FICTION / The Dog That Whistled / Jane Wells

On a Saturday morning in August, Jess woke to discover that her dog Harold could speak. It was not the comically anthropomorphic way a dog barks on cue when its owner commands, “Speak.” No. It was actual human speech whereby sounds are deliberately arranged to signify a thing or a concept. Standing beside her bed, Harold brought his sweet Chesapeake face within about a foot of Jess’s and clearly said, “Give.” Wiping sleep’s film from her eyes, Jess, her voice still thick with night’s slaver, asked, “What?” And Harold repeated himself: “Give.”

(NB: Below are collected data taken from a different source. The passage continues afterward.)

### src/rtl/uls_pkg.sv
package uls_pkg;

    localparam logic [14:0] ADDR_A = 15'h5555;
    localparam logic [14:0] ADDR_B = 15'h2AAA;

    localparam logic [7:0] KEY1      = 8'hAA;
    localparam logic [7:0] KEY2      = 8'h55;
    localparam logic [7:0] OP_PAGE   = 8'hA0;
    localparam logic [7:0] OP_EXT    = 8'h80;
    localparam logic [7:0] OP_IDIN   = 8'h90;
    localparam logic [7:0] OP_IDOUT  = 8'hF0;
    localparam logic [7:0] OP_UNPROT = 8'h20;
    localparam logic [7:0] OP_ERASE  = 8'h10;
    localparam logic [7:0] OP_IDIN6  = 8'h60;
    localparam logic [7:0] MFR_CODE  = 8'hBF;

    typedef enum logic [2:0] {
        ST_IDLE,
        ST_K1,
        ST_K2,
        ST_X3,
        ST_X4,
        ST_X5,
        ST_PAGE
    } seq_state_e;

    typedef enum logic [3:0] {
        TK_OTHER,
        TK_KEY1,
        TK_KEY2,
        TK_PAGE,
        TK_EXT,
        TK_IDIN,
        TK_IDOUT,
        TK_UNPROT,
        TK_ERASE,
        TK_IDIN6
    } token_e;

endpackage
<file path="config.mk">
export PLATFORM = sky130hd
export DESIGN_NAME = lane_rx_fifo
export DESIGN_NICKNAME = d
export VERILOG_FILES = /design/src/rtl/lrf_pkg.sv /design/src/rtl/lrf_clr_filter.sv /design/src/rtl/lrf_store.sv /design/src/rtl/lrf_status.sv /design/src/rtl/lane_rx_fifo.sv
export SDC_FILE = /design/constraint.sdc
export NUM_CORES = 1
export LEC_CHECK = 0
export ABC_AREA = 1
export ABC_CLOCK_PERIOD_IN_PS = 5600
export BUFFER_PORTS_ARGS = -buffer_cell sky130_fd_sc_hd__buf_2
export CAP_MARGIN = 20
export CORE_MARGIN = 2
export CORE_UTILIZATION = 40
export CTS_CLUSTER_DIAMETER = 60
export DETAILED_ROUTE_END_ITERATION = 6
export PLACE_DENSITY = 0.66
export RECOVER_POWER = 25
export SYNTH_ARGS = -nofsm -noshare
export SYNTH_HDL_FRONTEND = slang
export SYNTH_HIERARCHICAL = 1
export SYNTH_SLANG_ARGS = --single-unit
</file>
<file path="constraint.sdc">
create_clock -name clk -period 5.6 [get_ports clk]
set_clock_uncertainty 0.2 [all_clocks]
set_input_delay 0.28 -clock clk [delete_from_list [all_inputs] [get_ports clk]]
set_output_delay 0.28 -clock clk [all_outputs]
set_load 0.02 [all_outputs]
</file>
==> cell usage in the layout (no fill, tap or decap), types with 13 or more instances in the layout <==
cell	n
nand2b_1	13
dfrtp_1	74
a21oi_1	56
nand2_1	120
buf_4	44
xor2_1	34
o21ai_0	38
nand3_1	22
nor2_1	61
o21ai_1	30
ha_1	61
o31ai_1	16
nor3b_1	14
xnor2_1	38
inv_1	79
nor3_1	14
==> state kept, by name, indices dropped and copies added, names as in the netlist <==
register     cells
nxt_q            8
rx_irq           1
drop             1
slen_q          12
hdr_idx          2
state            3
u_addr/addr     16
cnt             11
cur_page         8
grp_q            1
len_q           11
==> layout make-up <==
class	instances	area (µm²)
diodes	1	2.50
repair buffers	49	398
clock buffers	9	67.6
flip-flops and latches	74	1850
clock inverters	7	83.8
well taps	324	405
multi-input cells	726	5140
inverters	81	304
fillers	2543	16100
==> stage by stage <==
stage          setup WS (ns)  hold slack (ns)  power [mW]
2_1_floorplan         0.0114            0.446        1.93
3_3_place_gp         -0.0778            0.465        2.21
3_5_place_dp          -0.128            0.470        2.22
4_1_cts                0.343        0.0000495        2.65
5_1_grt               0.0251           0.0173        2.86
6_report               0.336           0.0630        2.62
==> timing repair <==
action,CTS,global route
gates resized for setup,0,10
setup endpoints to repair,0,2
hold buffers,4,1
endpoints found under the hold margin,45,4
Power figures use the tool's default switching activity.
**config.mk**
```make
export PLATFORM = sky130hd
export DESIGN_NAME = sleep_seq_ctrl
export DESIGN_NICKNAME = d
export VERILOG_FILES = /design/src/rtl/sleep_seq_pkg.sv /design/src/rtl/sleep_req_sync.sv /design/src/rtl/sleep_phase_fsm.sv /design/src/rtl/sleep_cmd_guard.sv /design/src/rtl/sleep_seq_ctrl.sv
export SDC_FILE = /design/constraint.sdc
export NUM_CORES = 1
export LEC_CHECK = 0
export CAP_MARGIN = 5
export CORE_AREA = 2 2 39 41
export CTS_BUF_LIST = sky130_fd_sc_hd__clkbuf_4 sky130_fd_sc_hd__clkbuf_8
export CTS_CLUSTER_SIZE = 14
export DETAILED_ROUTE_END_ITERATION = 6
export DIE_AREA = 0 0 41 43
export GPL_ROUTABILITY_DRIVEN = 1
export HOLD_SLACK_MARGIN = 0.1
export SYNTH_ARGS = -nofsm -noshare
export SYNTH_HDL_FRONTEND = slang
export SYNTH_SLANG_ARGS = --single-unit
```
**constraint.sdc**
```tcl
create_clock -name clk -period 2 [get_ports clk]
set_input_delay 0.3 -clock clk [delete_from_list [all_inputs] [get_ports clk]]
set_output_delay 0.3 -clock clk [all_outputs]
set_load 0.02 [all_outputs]
```
--- src/rtl/countdown_timer.sv ---
module countdown_timer #(
  parameter int ADDR_W = 8,
  parameter int DATA_W = 32
) (
  input  logic              clk,
  input  logic              rst_n,
  input  logic              tick_en,
  input  logic              bus_wr,
  input  logic              bus_rd,
  input  logic [ADDR_W-1:0] bus_addr,
  input  logic [3:0]        bus_be,
  input  logic [31:0]       bus_wdata,
  output logic [31:0]       bus_rdata,
  output logic              bus_err,
  output logic              irq
);
  localparam int RELOAD_BIT = 0;
  localparam int START_BIT  = 2;
  localparam logic [1:0] OFS_STAT = 2'd0;
  localparam logic [1:0] OFS_CTRL = 2'd1;
  localparam logic [1:0] OFS_RLD  = 2'd2;
  localparam logic [1:0] OFS_CNT  = 2'd3;

  logic [DATA_W-1:0] status_q, ctrl_q, period_q, cnt_q, cnt_nxt;
  logic [1:0] sel;
  logic access, map_ok, bad, wr_ok, rd_ok, tick_go;

  assign sel     = bus_addr[3:2];
  assign access  = bus_wr | bus_rd;
  assign map_ok  = (bus_addr[1:0] == 2'b00) && (bus_addr[ADDR_W-1:4] == '0);
  assign bad     = access && (!(&bus_be) || !map_ok || (bus_wr && sel == OFS_CNT));
  assign wr_ok   = bus_wr && !bad;
  assign rd_ok   = bus_rd && !bad;
  assign tick_go = tick_en && ctrl_q[START_BIT];

  always_comb begin
    cnt_nxt = cnt_q;
    if (tick_go) begin
      if (cnt_q != '0)
        cnt_nxt = cnt_q - 1'b1;
      else if (ctrl_q[RELOAD_BIT])
        cnt_nxt = period_q;
    end
  end

  always_ff @(posedge clk or negedge rst_n) begin
    if (!rst_n) begin
      status_q <= '0;
      ctrl_q   <= '0;
      period_q <= '0;
    end else if (wr_ok) begin
      case (sel)
        OFS_STAT: status_q <= bus_wdata[DATA_W-1:0];
        OFS_CTRL: ctrl_q   <= bus_wdata[DATA_W-1:0];
        OFS_RLD:  period_q <= bus_wdata[DATA_W-1:0];
        default: ;
      endcase
    end
  end

  always_ff @(posedge clk or negedge rst_n) begin
    if (!rst_n) begin
      cnt_q <= '0;
      irq   <= 1'b0;
    end else begin
      cnt_q <= cnt_nxt;
      if (tick_en)
        irq <= (cnt_nxt == '0) && ctrl_q[RELOAD_BIT];
    end
  end

  always_ff @(posedge clk or negedge rst_n) begin
    if (!rst_n) begin
      bus_rdata <= '0;
      bus_err   <= 1'b0;
    end else begin
      bus_err <= bad;
      if (rd_ok) begin
        case (sel)
          OFS_STAT: bus_rdata <= status_q;
          OFS_CTRL: bus_rdata <= ctrl_q;
          OFS_RLD:  bus_rdata <= period_q;
          default:  bus_rdata <= cnt_q;
        endcase
      end else begin
        bus_rdata <= '0;
      end
    end
  end
endmodule


--- config.mk ---
export PLATFORM = sky130hd
export DESIGN_NAME = countdown_timer
export DESIGN_NICKNAME = d
export VERILOG_FILES = /design/src/rtl/countdown_timer.sv
export SDC_FILE = /design/constraint.sdc
export NUM_CORES = 1
export LEC_CHECK = 0
export BUFFER_PORTS_ARGS = -buffer_cell sky130_fd_sc_hd__buf_2
export CAP_MARGIN = 10
export CORE_MARGIN = 1
export CORE_UTILIZATION = 51
export CTS_BUF_LIST = sky130_fd_sc_hd__clkbuf_4 sky130_fd_sc_hd__clkbuf_8 sky130_fd_sc_hd__clkbuf_16
export DETAILED_ROUTE_END_ITERATION = 8
export GPL_TIMING_DRIVEN = 0
export PLACE_DENSITY_LB_ADDON = 0.15
export SYNTH_ARGS = -nofsm -noshare
export SYNTH_HDL_FRONTEND = slang
export SYNTH_SLANG_ARGS = --single-unit
--- constraint.sdc ---
create_clock -name clk -period 6.65 [get_ports clk]
set_input_delay 0.665 -clock clk [delete_from_list [all_inputs] [get_ports clk]]
set_output_delay 0.665 -clock clk [all_outputs]
set_load 0.005 [all_outputs]
Word level (Yosys, flattened, before mapping)
Index checks and enable logic that the tools add are counted.

storage, ports and cells
  input bits = 49
  logic and storage cells = 38
  bits in registers = 162
  output and inout port bits = 34

cells by class
  reduce and logical (&&, ||, !) cells = 21
  multiplexer cells = 5
  eq/ne operators = 3
  $add $sub $neg = 1
  bitwise gates (word level) = 1

operators with widths
  cell                     count
  $mux W32                 4
  $pmux W32 S3             1
  $logic_not A32 Y1        1
  $reduce_bool A32 Y1      1
  $sub A32 B1 Y32 const B  1
  $logic_and A1 B1 Y1      7
  $reduce_and A2 Y1        3
  $eq A2 B2 Y1 const B     2
  $logic_not A2 Y1         2
  $logic_not A4 Y1         1
  $reduce_and A4 Y1        1
  $logic_not A1 Y1         3
  $eq A2 B1 Y1 const B     1
  $logic_or A1 B1 Y1       2
  $or A1 B1 Y1             1

Longest topological paths before layout
Gate-level depths: netlist of run 1.

  word-level depth = 9
  mapped depth = 13
  depth with buffers taken out = 10

Least setup slack after synthesis of run 1
No wires, ideal clock.

  kind = flip-flop to flip-flop
  from = register cnt_q[0]
  to = register irq
  setup slack = 3842 ps
  cell stages (with the launch flop) = 13
  path buffers = 2
  arrival time = 2705 ps
  period minus slack after synthesis = 2808 ps
  cells stage by stage = dfrtp_1 -> clkbuf_1 -> inv_1 -> ha_1 -> nor4b_1 -> and4_1 -> buf_4 -> nand3_2 -> a21oi_1 -> o22ai_1 -> or4_1 -> nand4b_1 -> o41ai_2

on the way
  cells in the longest elaborated chain, start to end = 5
  elaborated cells on any way between the ends = 7

ends and longest elaborated chain
  what                                                    line    RTL
  start: declaration                                      24      logic [DATA_W-1:0] status_q, ctrl_q, period_q, cnt_q, cnt_nxt;
  start signal: assignment                                66      cnt_q <= cnt_nxt;
  $sub A32 B1 Y32 or $reduce_bool A32 Y1 (tied branches)  40, 39
  $mux W32 *                                              39      if (cnt_q != '0)
  $mux W32 *                                              38      if (tick_go) begin
  named net cnt_nxt[11]                                   24
  $logic_not A32 Y1 *                                     68      irq <= (cnt_nxt == '0) && ctrl_q[RELOAD_BIT];
  $logic_and A1 B1 Y1 *                                   68
  end signal: assignment                                  68
  end: declaration                                        15      output logic irq

The timed path passes the listed nets; every way through them passes the cells marked *.
A chain may end at the register's enable or synchronous reset.

Final worst setup path of run 1
  from = register cnt_q[29]
  to = register irq

on the way
  cells in the longest elaborated chain, start to end = 5
  elaborated cells on any way between the ends = 7

ends and longest elaborated chain
  what                                           line  RTL
  $sub A32 B1 Y32, or another cell as far along  40    cnt_nxt = cnt_q - 1'b1;
  $mux W32                                       39
  $mux W32 *                                     38
  $logic_not A32 Y1 *                            68
  $logic_and A1 B1 Y1 *                          68

Mark *: on every way between the ends. The rest lies on a longest branch, timed or not.

==> results of run 1 <==
final timing paths:
path | to | cells after the start | slack (ns)
worst max-delay path | irq$_DFFE_PN0P_ | 9 | 2.77
worst min-delay path | bus_rdata[6]$_DFF_PN0_ | 1 | 0.25
worst max register to register | irq$_DFFE_PN0P_ | 9 | 2.77
worst min register to register | status_q[6]$_DFFE_PN0P_ | 1 | 0.49
max in group asynchronous | period_q[18]$_DFFE_PN0P_ | 2 | 5.54
min in group clk | status_q[20]$_DFFE_PN0P_ | 2 | 0.47
sequential cells by signal (all words and copies together) (netlist names):
register and flops:
bus_err 1, bus_rdata 32, cnt_q 32, ctrl_q 32
irq 1, period_q 32, status_q 32
metrics by stage:
| stage | instance area (um2) | instances | power (mW) |
|---|---|---|---|
| floorplan | 8056 | 642 | 1.091 |
| global placement | 8721 | 933 | 1.151 |
| detailed placement | 8755 | 934 | 1.157 |
| CTS | 9333 | 965 | 2.118 |
| global route | 9333 | 965 | 2.166 |
| finish | 9333 | 965 | 2.109 |
worst max-delay path, stage by stage (launching register included):
cell and delay (ns):
dfrtp_1 0.47, nor4_2 0.69, and4_1 0.42, nand3_1 0.27, clkbuf_1 0.39, o211ai_1 0.50
o2111ai_1 0.20, nor4_1 0.37, nand4b_1 0.24, o41ai_2 0.25
where the power goes:
group	total [mW]	internal, mW	switching (mW)
logic	0.141	0.0527	0.0881
clock network	0.970	0.566	0.404
registers	0.998	0.991	0.00678
total	2.11	1.61	0.499
cell type report:
cell class                      instances  area (um2)
Timing Repair Buffer                   81       434.2
Buffer                                 47       211.5
Tap cell                              211       264.0
Multi-Input combinational cell        419        3739
Clock buffer                           23       501.7
Fill cell                            1256        5982
Clock inverter                          8       76.32
Inverter                               14       52.55
Sequential cell                       162        4054
logic make-up after synthesis:
kind of cell / synth area share [%]
AND/OR/NAND/NOR: 14.71
multiplexers: 23.30
flip-flops: 50.32
adder cells (fa/ha/maj): 0.3106
AO/OA/AOI/OAI: 7.874
buffers and inverters: 3.277
XOR/XNOR: 0.2175
metal layers:
layer | routed length, um | up-vias
li1 | - | 2662
met1 | 9675 | 3028
met2 | 10280 | 254
met3 | 1447 | 62
met4 | 645 | 0
met5 | 0 | -
cells in the mapped netlist, drive strengths merged, types with 2 or more instances:
cell,count
dfrtp,162
mux2,100
and3,36
mux4,32
clkbuf,27
nand2,26
nor2,24
nand3,22
buf,20
nor4,19
nor3,17
o21ai,15
a21oi,14
inv,14
nand4,12
o22ai,10
a31oi,8
or4,8
o31ai,7
and4,5
nand4b,5
o211ai,5
a211oi,4
or3,4
a22o,3
and2,3
mux2i,3
o211a,3
a221o,2
a22oi,2
a32o,2
ha,2
nor3b,2
o41ai,2
xor2,2
==> summary.md, run 1 <==
| Metric | Value |
|---|---|
| Setup TNS | `0 ns` |
| Number of global-route vias before repair | `a little over 6000` |
| Hold Crit Class | `input port to asynchronous set/reset pin` |
| Die height | `between 100 and 150 um` |
| Maximum vdd drop | `between 0.00015 and 0.0002 V` |
| Number of DRC markers in iteration 0 | `around 480` |
| First-pass GRT wire length | `~34 mm` |
| P_leak | `roughly 4.6 nW` |
| Unrepaired setup endpoints after global routing | `false` |
| IO Count | `a little over 80` |
| Detail Route Antenna Nets | `0` |
| Peak fanout along the critical path | `10` |
| Outcome | `finished, final reports clean` |
| Synth area leaders | `dfrtp_1 (50%), mux2_2 (12%), mux4_2 (8.9%), and3_1 (2.7%), mux2_1 (1.5%)` |
| Register area share after synthesis | `roughly half` |
| Setup bufs post-CTS | `0` |
| Gr ovfl total | `0` |
| Syn Inst Count | `642` |
| Worst hold slack | `roughly 0.25 ns` |
| Synth area leader | `dfrtp_1` |
| FP Rows | `45` |
| Setup Crit Path Kind | `flop to flop` |
| Detailed Place HPWL | `15.57 mm` |
| Syn nets | `approximately 690` |
| Final setup fails | `0` |
| Max Freq | `roughly 260 MHz` |
| Worst Slack Setup Final | `between 2 and 3 ns` |
| Crit share post-route | `about three fifths` |
| M2 GR Usage | `45.19%` |
| First-pass DRT Iterations | `5` |
| Share of cells above drive strength 1 | `between 30% and 40%` |
| CTS tree | `built` |
| Core area | `about 15000 um2` |
| Clk_lat worst skew | `between 0.4 and 0.5 ns` |
| DR WL/cell | `22.85 um` |
| Initial Utilization | `between 50 and 60%` |
| Met1 usage | `between 30% and 40%` |
| Post-CTS resize count | `0` |
| Chip width | `around 130 um` |
| Fin crit period | `between 3 and 4 ns` |
| Nets@finish | `between 700 and 800` |
| RD Place Congestion | `about 0.91` |
| Top-area cell type share of the netlist area | `50.32%` |
| Critical Path AT | `between 4 and 5 ns` |
| Hold Vio Cnt, Final | `0` |
| Die ar. | `16300 um2` |
| Clk slew on worst S/H paths | `0.06 ns` |
| Mapped Area | `just over 8000 um2` |
| PortBufs | `80` |
| GRT busiest layer | `met2` |
| Vias post-DR | `around 6000` |
| Commonest non-fill, non-tap cell in the layout | `dfrtp_1` |
| Max_cap viols | `0` |
| Routed wire length | `about 22 mm` |
| Pre-CTS setup slack | `between 2 and 3 ns` |
| Vias per cell | `~6.2` |
| Max-slew headroom | `34.65%` |
| Syn avg cell area | `12.55 um2` |
| Most frequent cells in the layout | `dfrtp_1 (162), mux2_2 (89), buf_2 (88)` |
| Crit. Startpoint | `cnt_q[29]$_DFF_PN0_` |
| Synthesis Warnings | `0` |
| Clock skew | `about 0.013 ns` |
| Met3 Use GR | `6.594%` |
| Reg-to-Reg Start | `cnt_q[29]$_DFF_PN0_` |
| Top FF cell, synth | `dfrtp_1` |
| Clock sinks | `around 160` |
| Syn-to-layout area delta | `15.84%` |
| Num CTS Buffers | `17` |
| Initial antenna violation count | `0` |
| Worst-margin pin slew | `~1 ns` |
| Crit path required time | `6.98 ns` |
| Power per cell area | `approximately 230 nW/um2` |
| Diode count | `0` |
| Largest net degree at the start of global routing | `87` |
| CTS max path bufs | `2` |
| Yosys reg bits | `between 150 and 200` |
| Max Slew Vio Count | `0` |
| Setup crit start kind | `flop` |
| Post-synth EDFFs | `0` |
| Post-route DRC violation count | `0` |
| Worst setup EP type | `flop` |
| Htree depth | `4` |
| Hold buffer count at CTS | `0` |
| Final core area utilization | `between 60 and 70%` |
| Yosys cell types | `74` |
| Gr usage total | `28.60%` |
| Post-synth ARST share | `between 90% and 100%` |
| CTS root buf | `clkbuf_16` |
Power figures use the tool's default switching activity.
==> run 2, diff against run 1 <==
- clock period: 6.65 -> 3.8 ns (I/O delays scaled with it)
==> summary.md, run 2 (synthesized netlist as in run 1, its figures left out) <==
| Metric | Value |
|---|---|
| Max Slew Vio Count | `0 (unchanged)` |
| Final setup fails | `0 (unchanged)` |
| Clock skew | `0.01511 ns (+0.002320 ns)` |
| First-pass DRT Iterations | `6 (+1)` |
| Hold Vio Cnt, Final | `37 (+37)` |
| CTS tree | `built` |
| Setup Crit Path Kind | `flop to flop` |
| Crit path required time | `4.13 ns (-2.85 ns)` |
| Placed insts | `934 (unchanged)` |
| Setup crit start kind | `flop` |
| Gr ovfl total | `0 (unchanged)` |
| Max-slew headroom | `33.64% (-1.0 points)` |
| Nets@finish | `792 (-0.13%)` |
| Maximum vdd drop | `0.0003119 V (+70%)` |
| First-pass GRT wire length | `34.33 mm (unchanged)` |
| CTS root buf | `clkbuf_16` |
| Share of cells above drive strength 1 | `35.86% (+0.31 points)` |
| Htree depth | `4 (unchanged)` |
| Finished Layout Cells | `964 (-0.10%)` |
| Routed wire length | `22.00 mm (-0.24%)` |
| Clk slew on worst S/H paths | `0.06 ns (about the same)` |
| Sequential power share | `47.5% (+0.2 points)` |
| DR WL/cell | `22.82 um (-0.13%)` |
| Total power | `3.680 mW (+74%)` |
| PortBufs | `80 (unchanged)` |
| Post-route cell area | `9348 um2 (+0.16%)` |
| Final core area utilization | `61.04% (+0.098 points)` |
| FP Rows | `45 (unchanged)` |
| Syn-to-layout area delta | `16.03%` |
| Post-Place Cell Area | `8755 um2 (unchanged)` |
| Vias post-DR | `6009 (+0.050%)` |
| Outcome | `finished with violations` |
| Sw Share | `23.43% (-0.24 points)` |
| Setup bufs post-CTS | `0 (unchanged)` |
| Fin crit period | `3.655 ns (-0.2299 ns)` |
| Psw | `0.8623 mW (+73%)` |
| Die height | `127.7 um (unchanged)` |
| Combinational group share of total power | `6.7% (about the same)` |
| Detail Route Antenna Nets | `0 (unchanged)` |
| Crit share post-route | `96.19% (+38 points)` |
| Worst setup EP type | `flop` |
| Largest net degree at the start of global routing | `87 (unchanged)` |
| Core area | `15310 um2 (unchanged)` |
| Initial Utilization | `52.61% (unchanged)` |
| P_leak | `4.597 nW (+0.20%)` |
| IO Count | `83 (unchanged)` |
| Worst-margin pin slew | `0.9954 ns (+0.01519 ns)` |
| Number of DRC markers in iteration 0 | `436 (-9.5%)` |
| Filler instances | `1254 (-0.16%)` |
| Gr usage total | `28.60% (unchanged)` |
| RD Place Congestion | `0.9099 (unchanged)` |
| Max_cap viols | `0 (unchanged)` |
| Post-route DRC violation count | `0 (unchanged)` |
| Peak fanout along the critical path | `10 (unchanged)` |
| Clk_lat worst skew | `0.44 ns (about the same)` |
| Critical Path AT | `3.98 ns (-0.24 ns)` |
| Diode count | `0 (unchanged)` |
| Power per cell area | `393.7 nW/um2 (+74%)` |
| Vias per cell | `6.233 (+0.15%)` |
| Initial antenna violation count | `0 (unchanged)` |
| CTS max path bufs | `2 (unchanged)` |
| Chip width | `127.7 um (unchanged)` |
| Commonest non-fill, non-tap cell in the layout | `dfrtp_1` |
| Unrepaired setup endpoints after global routing | `false` |
| Most frequent cells in the layout | `dfrtp_1 (162), mux2_2 (89), buf_2 (88)` |
| Max Freq | `273.6 MHz (+6.3%)` |
| Number of global-route vias before repair | `6105 (unchanged)` |
| Clock power frac | `45.8% (-0.2 points)` |
| Clock sinks | `162 (unchanged)` |
| Num CTS Buffers | `17 (unchanged)` |
| P_int | `2.818 mW (+75%)` |
| Detailed Place HPWL | `15.57 mm (unchanged)` |
| Failing checks | `negative hold slack` |
| Hold Crit Class | `input port to asynchronous set/reset pin` |
| Worst hold slack | `-0.03042 ns (-0.2816 ns)` |
| Die ar. | `16300 um2 (unchanged)` |
## run 2: cell count changes in the layout (fill, tap and decap cells not counted)
cell,delta
nor2b_2,+1
nor4_4,+1
clkbuf_1,-2
nor4_2,-1
nor3_4,+1
nor3_2,-1
nor2b_1,-1
clkbuf_2,+1
## run 2: layer usage
metal,wire length (um),up-vias,track usage (%),part of all wire [%]
met1,9612,3060,38.76,44
li1,-,2657,-,-
met3,1395,47,6.594,6.3
met4,557,0,10.87,2.5
met2,10430,245,45.19,47
met5,0,-,0,0
## run 2: area by class of cell
class	instances	area (um2)	share of cell area (%)
sequential	162	4054	43.37
multi-input combinational	419	3756	40.18
inverter	14	52.55	0.5622
tap	211	264.0	2.824
timing repair buffer	81	434.2	4.645
clock buffer	23	501.7	5.367
buffer	46	209.0	2.235
clock inverter	8	76.32	0.8165
## run 2: stage by stage
stage               hold WS [ns]  TNS (ns)  setup WS (ns)
floorplan                0.08441         0         0.9917
global placement          0.4647  -0.06748       -0.06748
detailed placement        0.4637         0        0.01815
CTS                     0.001429         0       0.004605
global route             0.02897         0       0.001124
finish                  -0.03042         0         0.1449
## run 2: path summary, 6_finish.rpt
kind,start,slack (ns),cells after the start,to
worst max register to register,cnt_q[22]$_DFF_PN0_,0.14,11,irq$_DFFE_PN0P_
worst max-delay path,cnt_q[22]$_DFF_PN0_,0.14,11,irq$_DFFE_PN0P_
max in group asynchronous,rst_n,2.97,2,ctrl_q[17]$_DFFE_PN0P_
min in group clk,bus_wdata[5],0.19,2,status_q[5]$_DFFE_PN0P_
worst min-delay path,rst_n,-0.03,1,bus_rdata[6]$_DFF_PN0_
worst min register to register,status_q[6]$_DFFE_PN0P_,0.49,1,status_q[6]$_DFFE_PN0P_
## run 2: critical path, stage by stage, from the launching register on
cell and delay [ns]:
dfrtp_1 0.35, buf_2 0.18, nor4_1 0.47, and4_1 0.25, buf_2 0.17, nand3_1 0.25, clkbuf_2 0.35, o211ai_1 0.49
o2111ai_1 0.20, nor4_1 0.35, nand4b_1 0.23, o41ai_2 0.25
## run 2: power groups by stage
stage | Combinational [mW] | Clock [mW] | Sequential (mW)
after floorplan | 0.134 | 0 | 1.77
after global placement | 0.237 | 0 | 1.78
after detailed placement | 0.246 | 0 | 1.78
after CTS | 0.247 | 1.71 | 1.75
after global routing | 0.268 | 1.77 | 1.75
final | 0.245 | 1.69 | 1.75
## run 2: what timing repair did
item,4_1_cts,5_1_grt
hold buffers,0,0
hold endpoints to repair,0,0
resized for setup,0,5
setup endpoints to repair,0,1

Jess’s first response was to question her sanity. After all, a talking dog is the stuff of animation, not the real world of underemployed women with degrees in sociology. The challenge Jess faced was proving that she wasn’t hallucinating. Grabbing her phone from her dresser, she opened voice memos and pressed “record.”  “Can you say that again?” she asked, and Harold replied, “Give.” When Jess played back the memo, both voices were there, exactly as she had heard them before. Still, she could have been imagining things. In need of a second opinion, Jess used her landline to phone the last person on Earth who would ever flatter her into thinking she was sane.

“Hello, Mom.”

“Wow, you’re calling early. You really must want something.”

“No, mom. I just want you to listen and tell me what you hear.” 

Jess held the phone to the receiver and pressed play.

“Give?” Her mom asked, “Give what? What’s he asking? Where’d you dig up this guy? I’m not giving you any more money.” 

Jess hung up the phone. 

That day, Harold went on to say other words: “bone” and “ball.” Later, it was “water” and “food.” One would expect Jess to notify someone of her discovery, to report this evolutionary or supernatural development to the media or to a university so that she could enrich herself while perhaps along the way advancing human knowledge. Jess planned on doing just those things. Only, before she could figure out a game plan, something happened that disturbed Jess and gave her pause. 

It was the next day when Harold advanced from one-word remarks to two-word phrases. At first, Jess wasn’t quite sure what she was hearing. There were the expected expressions of canine desiderata: “Need water.” “Pet head.” But among these requests were other, more mysterious utterances: “Go out.” “Tug toy.” “Mission accomplished.” 

Others were disconcerting: “Scratch belly.” “Talk sweet.” “Illegal immigrants.”

And some were downright lurid: “Off leash.” “Flea meds.” “Welfare queens.”

It wasn’t long before Harold was predicating. Speaking in short sentences, Harold confirmed what his preliminary remarks had foreshadowed. “This kibble’s stale.” “My water’s warm.” “Lower taxes trickle down.” 

In those early days, Harold’s sentiments were sloganesque: “Don’t tread on me.” “Freedom isn’t free.” “These colors don’t run.” 

But eventually Harold’s comments, like his sentence structures, became more complex.

“The idea that a business has a financial obligation to make society a better place constitutes an unlegislated tax on freedom and ultimately degrades the society it means to improve.” 

“The rule of law is sacred, except in those cases where an individual is truly exceptional. In those cases, the law parts before him like the Red Sea.” 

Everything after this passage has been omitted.